Se venía el tiro de gracia. De los doce que la policía debía fusilar aquella
noche, siete se salvaron. Uno de ellos fue Livraga, que se hacía el muerto. Pero
esa luz lo traicionó.
–Empezaron a tirarme –recuerda–. Me tiraron tres tiros. Uno me pegó en la nariz,
apenas me sacó un pedacito. Otro me perforó la mandíbula de un lado a otro y a
partir de esa época quedé sordo de ese oído. Y el del brazo es una 45, me lo
pegó Rodríguez Moreno.
–¿Y entonces?
–Me quedé sin moverme, siento que se van. Volvieron al carro de asalto y ahí
hubo unos tiros, se habían escapado uno de los presos y dispararon contra los
policías, eso lo supe después. Cuando vi que ya no había moros en la costa, me
levanté y vi a los que estaban muertos. Rodríguez tenía once tiros. Yo tomé el
mismo camino que hizo Giunta. Al llegar al cruce de la barrera me caigo
desmayado junto a una garita donde había policías adentro. Eran cuatro o cinco
cuadras, pero no habían sentido los tiros porque con el frío estaban encerrados.

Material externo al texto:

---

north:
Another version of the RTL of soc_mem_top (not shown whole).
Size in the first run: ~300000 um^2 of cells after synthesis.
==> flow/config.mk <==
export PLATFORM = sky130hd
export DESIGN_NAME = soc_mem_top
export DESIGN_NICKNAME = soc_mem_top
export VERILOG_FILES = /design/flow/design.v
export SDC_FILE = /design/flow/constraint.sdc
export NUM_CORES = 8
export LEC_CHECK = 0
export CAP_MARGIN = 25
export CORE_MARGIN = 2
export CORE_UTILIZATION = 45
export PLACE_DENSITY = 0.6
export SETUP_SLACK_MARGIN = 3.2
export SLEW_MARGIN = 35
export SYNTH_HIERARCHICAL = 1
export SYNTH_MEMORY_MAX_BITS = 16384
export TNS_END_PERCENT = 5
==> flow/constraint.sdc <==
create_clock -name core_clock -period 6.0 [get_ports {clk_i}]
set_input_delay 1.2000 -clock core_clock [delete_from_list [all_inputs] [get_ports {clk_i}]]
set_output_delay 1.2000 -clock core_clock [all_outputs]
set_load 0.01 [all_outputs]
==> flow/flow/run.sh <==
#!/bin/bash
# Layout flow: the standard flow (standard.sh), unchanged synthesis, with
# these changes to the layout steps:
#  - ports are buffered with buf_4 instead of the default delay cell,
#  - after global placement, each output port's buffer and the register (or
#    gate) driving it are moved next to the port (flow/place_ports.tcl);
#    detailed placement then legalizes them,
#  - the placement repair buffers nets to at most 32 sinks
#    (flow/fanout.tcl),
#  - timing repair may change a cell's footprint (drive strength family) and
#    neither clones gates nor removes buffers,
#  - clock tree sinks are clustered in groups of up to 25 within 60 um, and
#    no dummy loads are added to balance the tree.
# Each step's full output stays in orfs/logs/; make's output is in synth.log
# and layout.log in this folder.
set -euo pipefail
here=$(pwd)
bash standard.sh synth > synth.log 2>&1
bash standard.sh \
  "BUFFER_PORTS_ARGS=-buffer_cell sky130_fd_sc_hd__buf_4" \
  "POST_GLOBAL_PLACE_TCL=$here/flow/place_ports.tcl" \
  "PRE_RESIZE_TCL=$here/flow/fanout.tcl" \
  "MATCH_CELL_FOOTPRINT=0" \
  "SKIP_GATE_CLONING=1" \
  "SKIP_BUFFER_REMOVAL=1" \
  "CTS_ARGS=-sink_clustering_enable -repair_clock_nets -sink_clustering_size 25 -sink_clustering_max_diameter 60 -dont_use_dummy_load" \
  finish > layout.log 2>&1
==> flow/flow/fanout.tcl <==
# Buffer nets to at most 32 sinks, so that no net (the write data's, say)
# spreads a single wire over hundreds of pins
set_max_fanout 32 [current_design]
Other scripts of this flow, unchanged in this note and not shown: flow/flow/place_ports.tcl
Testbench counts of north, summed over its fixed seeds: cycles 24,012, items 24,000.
This is an optimization exercise on Yosys and OpenROAD, whose aim is small area, a short achievable clock period and few clock cycles per item, not a production implementation.
The RTL was checked by simulation tests, not by an equivalence proof against the original design.

**design/flow/design.v**
```verilog
`timescale 1ns / 1ps
`default_nettype none
package orma_pkg;
	localparam int WINDOW      = 10;
	localparam int SAMPLE_BITS = 12;
	localparam int BAND_DIV    = 10;
	localparam int IDX_W  = $clog2(WINDOW);
	localparam int CNT_W  = $clog2(WINDOW + 1);
	localparam int SUM_W  = SAMPLE_BITS + $clog2(WINDOW);
	localparam int REM_W  = CNT_W + 1;
	localparam int STEP_W = $clog2(SAMPLE_BITS);
	localparam int BAND_W = SAMPLE_BITS + 1;
	localparam int AVG_SHIFT   = SUM_W + $clog2(WINDOW);
	localparam int AVG_RECIP_W = SUM_W + 1;
	localparam logic [AVG_RECIP_W-1:0] AVG_RECIP =
		AVG_RECIP_W'(((longint'(1) << AVG_SHIFT) + longint'(WINDOW) - 1) / longint'(WINDOW));
	localparam int BAND_SHIFT   = BAND_W + $clog2(BAND_DIV);
	localparam int BAND_RECIP_W = BAND_W + 1;
	localparam int BAND_Q_W     = BAND_W + BAND_RECIP_W - BAND_SHIFT;
	localparam logic [BAND_RECIP_W-1:0] BAND_RECIP =
		BAND_RECIP_W'(((longint'(1) << BAND_SHIFT) + longint'(BAND_DIV) - 1)
		/ longint'(BAND_DIV));
	typedef enum logic [2:0] {
		ST_IDLE,
		ST_AVG,
		ST_BAND,
		ST_SCAN,
		ST_CHECK,
		ST_DIV,
		ST_DONE
	} state_t;
	typedef struct packed {
		logic             take;
		logic             avg;
		logic             band;
		logic             scan;
		logic [IDX_W-1:0] idx;
		logic             div_init;
		logic             div_step;
		logic             out_load;
	} cmd_t;
	typedef struct packed {
		logic cnt_zero;
	} sts_t;
endpackage
`default_nettype wire
`timescale 1ns / 1ps
`default_nettype none
import orma_pkg::*;
module orma_ctrl (
	input  logic           clk,
	input  logic           arst_n,
	input  logic           in_valid,
	output logic           in_ready,
	output logic           out_valid,
	input  logic           out_ready,
	input  orma_pkg::sts_t sts,
	output orma_pkg::cmd_t cmd
);
	orma_pkg::state_t            state_q;
	orma_pkg::state_t            state_nxt;
	logic [IDX_W-1:0]  idx_q;
	logic [STEP_W-1:0] step_q;
	logic              out_vld_q;
	logic              scan_last;
	logic              step_last;
	assign scan_last = (idx_q == IDX_W'(WINDOW - 1));
	assign step_last = (step_q == STEP_W'(SAMPLE_BITS - 1));
	assign out_valid = out_vld_q;
	always_ff @(posedge clk or negedge arst_n) begin
		if (!arst_n) begin
			state_q   <= ST_IDLE;
			idx_q     <= '0;
			step_q    <= '0;
			out_vld_q <= 1'b0;
		end else begin
			state_q <= state_nxt;
			if (cmd.scan) begin
				idx_q <= scan_last ? '0 : idx_q + IDX_W'(1);
			end
			if (cmd.div_step) begin
				step_q <= step_last ? '0 : step_q + STEP_W'(1);
			end
			if (cmd.out_load) begin
				out_vld_q <= 1'b1;
			end else if (out_ready) begin
				out_vld_q <= 1'b0;
			end
		end
	end
	always_comb begin
		state_nxt = state_q;
		cmd       = '0;
		cmd.idx   = idx_q;
		in_ready  = 1'b0;
		unique case (state_q)
			ST_IDLE: begin
				in_ready = 1'b1;
				if (in_valid) begin
					cmd.take  = 1'b1;
					state_nxt = ST_AVG;
				end
			end
			ST_AVG: begin
				cmd.avg   = 1'b1;
				state_nxt = ST_BAND;
			end
			ST_BAND: begin
				cmd.band  = 1'b1;
				state_nxt = ST_SCAN;
			end
			ST_SCAN: begin
				cmd.scan = 1'b1;
				if (scan_last) begin
					state_nxt = ST_CHECK;
				end
			end
			ST_CHECK: begin
				if (sts.cnt_zero) begin
					state_nxt = ST_DONE;
				end else begin
					cmd.div_init = 1'b1;
					state_nxt    = ST_DIV;
				end
			end
			ST_DIV: begin
				cmd.div_step = 1'b1;
				if (step_last) begin
					state_nxt = ST_DONE;
				end
			end
			ST_DONE: begin
				if (!out_vld_q || out_ready) begin
					cmd.out_load = 1'b1;
					state_nxt    = ST_IDLE;
				end
			end
			default: begin
				state_nxt = ST_IDLE;
			end
		endcase
	end
endmodule
`default_nettype wire
`timescale 1ns / 1ps
`default_nettype none
import orma_pkg::*;
module orma_datapath (
	input  logic                            clk,
	input  logic                            arst_n,
	input  orma_pkg::cmd_t                  cmd,
	input  logic [orma_pkg::SAMPLE_BITS-1:0] sample,
	output orma_pkg::sts_t                  sts,
	output logic [orma_pkg::SAMPLE_BITS-1:0] filtered,
	output logic                            held
);
	logic [SAMPLE_BITS-1:0] win_q [WINDOW];
	logic [SUM_W-1:0]       sum_q;
	logic [SAMPLE_BITS-1:0] avg_q;
	logic [BAND_W-1:0]      hi_q;
	logic [SAMPLE_BITS-1:0] lo_q;
	logic [SUM_W-1:0]       acc_q;
	logic [CNT_W-1:0]       cnt_q;
	logic [REM_W-1:0]       rem_q;
	logic [SAMPLE_BITS-1:0] dvd_q;
	logic [SAMPLE_BITS-1:0] last_q;
	logic                   held_q;
	logic [SAMPLE_BITS-1:0] x;
	logic                   in_band;
	logic [BAND_W-1:0]      avg_ext;
	logic [REM_W-1:0]       trial;
	logic                   fits;
	function automatic logic [SAMPLE_BITS-1:0] avg_of(input logic [SUM_W-1:0] sum);
		logic [SUM_W+AVG_RECIP_W-1:0] prod;
		prod = {{AVG_RECIP_W{1'b0}}, sum} * {{SUM_W{1'b0}}, AVG_RECIP};
		avg_of = prod[AVG_SHIFT +: SAMPLE_BITS];
	endfunction
	function automatic logic [BAND_Q_W-1:0] band_div(input logic [BAND_W-1:0] v);
		logic [BAND_W+BAND_RECIP_W-1:0] prod;
		prod = {{BAND_RECIP_W{1'b0}}, v} * {{BAND_W{1'b0}}, BAND_RECIP};
		band_div = prod[BAND_W+BAND_RECIP_W-1:BAND_SHIFT];
	endfunction
	assign x       = win_q[cmd.idx];
	assign in_band = ({1'b0, x} < hi_q) && (x > lo_q);
	assign avg_ext = {1'b0, avg_q};
	assign trial   = {rem_q[REM_W-2:0], dvd_q[SAMPLE_BITS-1]};
	assign fits    = trial >= {1'b0, cnt_q};
	assign sts.cnt_zero = (cnt_q == '0);
	assign filtered     = last_q;
	assign held         = held_q;
	always_ff @(posedge clk or negedge arst_n) begin
		if (!arst_n) begin
			for (int i = 0; i < WINDOW; i++) begin
				win_q[i] <= '0;
			end
			sum_q  <= '0;
			last_q <= '0;
			held_q <= 1'b0;
		end else begin
			if (cmd.take) begin
				for (int i = 0; i < WINDOW - 1; i++) begin
					win_q[i] <= win_q[i+1];
				end
				win_q[WINDOW-1] <= sample;
				sum_q <= sum_q + {{(SUM_W-SAMPLE_BITS){1'b0}}, sample}
					- {{(SUM_W-SAMPLE_BITS){1'b0}}, win_q[0]};
			end
			if (cmd.out_load) begin
				held_q <= sts.cnt_zero;
				if (!sts.cnt_zero) begin
					last_q <= dvd_q;
				end
			end
		end
	end
	always_ff @(posedge clk) begin
		if (cmd.avg) begin
			avg_q <= avg_of(sum_q);
		end
		if (cmd.band) begin
			hi_q  <= avg_ext + BAND_W'(band_div(avg_ext));
			lo_q  <= avg_q - SAMPLE_BITS'(band_div(avg_ext + BAND_W'(BAND_DIV - 1)));
			acc_q <= '0;
			cnt_q <= '0;
		end else if (cmd.scan && in_band) begin
			acc_q <= acc_q + {{(SUM_W-SAMPLE_BITS){1'b0}}, x};
			cnt_q <= cnt_q + CNT_W'(1);
		end
		if (cmd.div_init) begin
			rem_q <= REM_W'(acc_q[SUM_W-1:SAMPLE_BITS]);
			dvd_q <= acc_q[SAMPLE_BITS-1:0];
		end else if (cmd.div_step) begin
			rem_q <= fits ? (trial - {1'b0, cnt_q}) : trial;
			dvd_q <= {dvd_q[SAMPLE_BITS-2:0], fits};
		end
	end
endmodule
`default_nettype wire
`timescale 1ns / 1ps
`default_nettype none
import orma_pkg::*;
module outlier_rejecting_moving_average_core (
	input  logic                            clk,
	input  logic                            arst_n,
	input  logic                            in_valid,
	output logic                            in_ready,
	input  logic [orma_pkg::SAMPLE_BITS-1:0] in_sample,
	output logic                            out_valid,
	input  logic                            out_ready,
	output logic [orma_pkg::SAMPLE_BITS-1:0] out_filtered,
	output logic                            out_held
);
	orma_pkg::cmd_t cmd;
	orma_pkg::sts_t sts;
	orma_ctrl u_ctrl (
		.clk       (clk),
		.arst_n    (arst_n),
		.in_valid  (in_valid),
		.in_ready  (in_ready),
		.out_valid (out_valid),
		.out_ready (out_ready),
		.sts       (sts),
		.cmd       (cmd)
	);
	orma_datapath u_datapath (
		.clk      (clk),
		.arst_n   (arst_n),
		.cmd      (cmd),
		.sample   (in_sample),
		.sts      (sts),
		.filtered (out_filtered),
		.held     (out_held)
	);
endmodule
`default_nettype wire
```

Uno me preguntó qué me pasaba y yo sólo vomitaba sangre. Me suben a un jeep y me
llevan al policlínico San Martín. Me dejan en la sala de primeros auxilios y ahí
las muchachas me salvaron parte de la vida. Mientras me curaban me preguntan si
tenía el teléfono de mi papá y yo se los di con los dedos. Cuando me estaban por
llevar a terapia intensiva vi que había llegado. Pero como a las nueve de la
noche me viene a buscar la policía.
–Se lo llevan otra vez.
–Sí, y lo primero que hicieron fue buscar mi ropa. Querían recuperar el
certificado que me habían dado por las cosas que me sacaron en la Regional y que
llevaba la fecha en la que había entrado. Pero las enfermeras salvaron el papel,
se lo habían dejado a mi papá sin que se diera cuenta. Ese papel probaba que lo
que dijeron ellos después era mentira: que me escapé, que me había tiroteado con
la policía, incluso que me habían matado. Mi papá recibió del gobernador el
certificado de defunción mío, porque había muerto en un tiroteo.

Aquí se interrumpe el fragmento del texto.